In fact in 2021, there were more job vacancies in the Australian market than there were unemployed people, which is something that has never happened before.
According to Nadine, this means that TA need to get more creative with our existing talent to meet demand.
“Widening the talent pool will only do so much. We need to be looking at other things. Expanding our sphere of influence outside of TA, developing alternative pathways to careers (like micro-training or vocational training. We need to be more creative with the talent that we have right now.
“We need to recognise that developing the workforce we have right now is more important than building a new one.”

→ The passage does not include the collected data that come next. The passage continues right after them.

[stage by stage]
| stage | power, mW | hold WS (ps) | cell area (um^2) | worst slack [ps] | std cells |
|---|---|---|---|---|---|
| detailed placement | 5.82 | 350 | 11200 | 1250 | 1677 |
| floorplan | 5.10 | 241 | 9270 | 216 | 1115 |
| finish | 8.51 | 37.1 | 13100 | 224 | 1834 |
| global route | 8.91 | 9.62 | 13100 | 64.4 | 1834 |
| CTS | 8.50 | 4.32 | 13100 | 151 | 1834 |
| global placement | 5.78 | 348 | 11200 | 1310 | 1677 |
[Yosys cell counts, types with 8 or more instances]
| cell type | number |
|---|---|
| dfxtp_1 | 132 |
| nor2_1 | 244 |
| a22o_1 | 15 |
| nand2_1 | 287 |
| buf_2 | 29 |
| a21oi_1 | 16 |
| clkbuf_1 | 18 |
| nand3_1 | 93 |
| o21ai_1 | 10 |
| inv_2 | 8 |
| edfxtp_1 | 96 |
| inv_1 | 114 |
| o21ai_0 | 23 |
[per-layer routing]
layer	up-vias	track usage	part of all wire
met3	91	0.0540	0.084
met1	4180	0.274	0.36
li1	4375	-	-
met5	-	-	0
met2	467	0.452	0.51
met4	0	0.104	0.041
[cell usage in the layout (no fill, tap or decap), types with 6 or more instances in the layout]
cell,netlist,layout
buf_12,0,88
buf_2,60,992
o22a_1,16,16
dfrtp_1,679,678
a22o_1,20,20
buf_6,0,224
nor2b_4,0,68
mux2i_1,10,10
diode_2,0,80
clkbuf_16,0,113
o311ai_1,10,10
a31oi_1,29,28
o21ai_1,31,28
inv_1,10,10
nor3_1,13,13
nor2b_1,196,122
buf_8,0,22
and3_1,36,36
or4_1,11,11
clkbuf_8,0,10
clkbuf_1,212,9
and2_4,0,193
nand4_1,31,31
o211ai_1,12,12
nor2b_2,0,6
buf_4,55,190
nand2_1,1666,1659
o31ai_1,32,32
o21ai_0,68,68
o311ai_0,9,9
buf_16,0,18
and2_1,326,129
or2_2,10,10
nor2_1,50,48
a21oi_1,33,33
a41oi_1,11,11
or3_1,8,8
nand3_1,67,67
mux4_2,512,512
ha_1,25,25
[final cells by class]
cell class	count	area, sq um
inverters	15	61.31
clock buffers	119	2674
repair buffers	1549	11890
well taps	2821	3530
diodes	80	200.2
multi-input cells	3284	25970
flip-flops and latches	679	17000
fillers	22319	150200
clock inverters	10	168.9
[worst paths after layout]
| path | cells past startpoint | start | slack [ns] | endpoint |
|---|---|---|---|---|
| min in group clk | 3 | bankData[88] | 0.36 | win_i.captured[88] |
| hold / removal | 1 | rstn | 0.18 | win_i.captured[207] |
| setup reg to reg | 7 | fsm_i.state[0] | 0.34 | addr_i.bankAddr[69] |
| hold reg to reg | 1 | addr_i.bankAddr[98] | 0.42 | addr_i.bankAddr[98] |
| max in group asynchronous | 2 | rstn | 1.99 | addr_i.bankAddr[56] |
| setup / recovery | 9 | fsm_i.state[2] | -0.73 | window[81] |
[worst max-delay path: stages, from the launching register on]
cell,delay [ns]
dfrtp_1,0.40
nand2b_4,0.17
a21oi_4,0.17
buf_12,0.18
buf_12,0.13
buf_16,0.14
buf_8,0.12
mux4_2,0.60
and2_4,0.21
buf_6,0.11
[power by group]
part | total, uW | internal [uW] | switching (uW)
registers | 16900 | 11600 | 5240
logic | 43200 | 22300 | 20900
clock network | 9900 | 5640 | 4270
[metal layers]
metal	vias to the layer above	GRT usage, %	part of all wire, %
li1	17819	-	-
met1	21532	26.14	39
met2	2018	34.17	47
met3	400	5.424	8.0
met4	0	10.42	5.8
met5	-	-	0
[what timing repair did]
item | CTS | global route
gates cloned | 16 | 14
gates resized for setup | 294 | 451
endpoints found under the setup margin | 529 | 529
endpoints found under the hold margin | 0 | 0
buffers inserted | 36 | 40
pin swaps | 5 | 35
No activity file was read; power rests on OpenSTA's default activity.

3. It’s time to remove the barriers for employment for those who aren’t working
The current unemployment rate of 3.5% translates to just over 500,000 people who are looking for work. But that doesn’t mean that all of those people are looking for full time work.
“Anything that TA can be doing to widen the talent pool is absolutely critical,” says Nadine.
“We need to look at removing a lot of the barriers for those who are not working, including retirees, migrants, and women. There’s so much economic potential if we can get more women into the labour force and they’re not necessarily looking for full time roles.”
This raises a key challenge point for TA: When roles are being discussed internally, is it just the default that it’s assumed that roles need to be full time, or is there ever any conscious thought as to whether they could be done part time?
ATC Events & Media GM Jo Vohland says that it’s time to bring that conversation to the forefront of hiring conversations.
“Is part-time something that’s considered only because the incumbent’s part-time, or only after you’ve gone to market full-time and haven’t been able to find the right candidate?”
4. Job Mobility is slowing down
It may be commonly thought that people these days don’t stay in jobs for very long and instead job-hop multiple times throughout their career, but actually the data shows that employees are moving less than at any other time.
“We often focus on people outside of employment and how to bring them into employment, but a key source of potential labour will be working in other businesses,” says Bjorn.
“If we asked 100 TA professionals whether they thought the population now were more mobile or less mobile, most people would say more mobile. There’s been decades of people saying that young people are going to do so many more jobs than their predecessors. But in reality, it’s the opposite.”
“The latest data shows that only around 10% of the population will have changed jobs in the last 12 months. This is about half of what it used to be compared to 30 years ago.”
“This means that in addition to being a tight labour market, there’s a lot less labour mobility than there has ever historically been.”